- [Work instructions] Go through the records that follow and tally the lines with "global" in them; answer with the number alone.

** Opening Data under study block **

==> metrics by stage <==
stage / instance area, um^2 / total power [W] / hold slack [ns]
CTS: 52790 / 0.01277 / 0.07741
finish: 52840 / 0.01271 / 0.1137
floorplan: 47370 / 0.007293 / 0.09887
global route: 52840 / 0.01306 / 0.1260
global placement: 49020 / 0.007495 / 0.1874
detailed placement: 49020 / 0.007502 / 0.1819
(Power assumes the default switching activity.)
`config.mk`:
```
export PLATFORM = sky130hd
export DESIGN_NAME = bubble_sort_descending_top
export DESIGN_NICKNAME = d
export VERILOG_FILES = /design/src/bsd_pkg.sv /design/src/bubble_sort_descending_top.sv /design/src/bsd_ram.sv /design/src/bsd_swap_unit.sv
export SDC_FILE = /design/constraint.sdc
export NUM_CORES = 2
export LEC_CHECK = 0
export BUFFER_PORTS_ARGS = -buffer_cell sky130_fd_sc_hd__buf_2
export CORE_ASPECT_RATIO = 0.75
export CORE_UTILIZATION = 50
export CTS_CLUSTER_SIZE = 14
export DETAILED_ROUTE_END_ITERATION = 16
export PLACE_DENSITY = 0.68
export SLEW_MARGIN = 20
export SYNTH_ARGS = -nofsm -noshare
export SYNTH_HDL_FRONTEND = slang
export SYNTH_SLANG_ARGS = --single-unit
```
`constraint.sdc`:
```
create_clock -name clock -period 4.8 [get_ports clock]
set_input_delay 0.24 -clock clock [delete_from_list [all_inputs] [get_ports clock]]
set_output_delay 0.24 -clock clock [all_outputs]
set_load 0.05 [all_outputs]
```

** Closing Data under study block **

- [The completed task] 2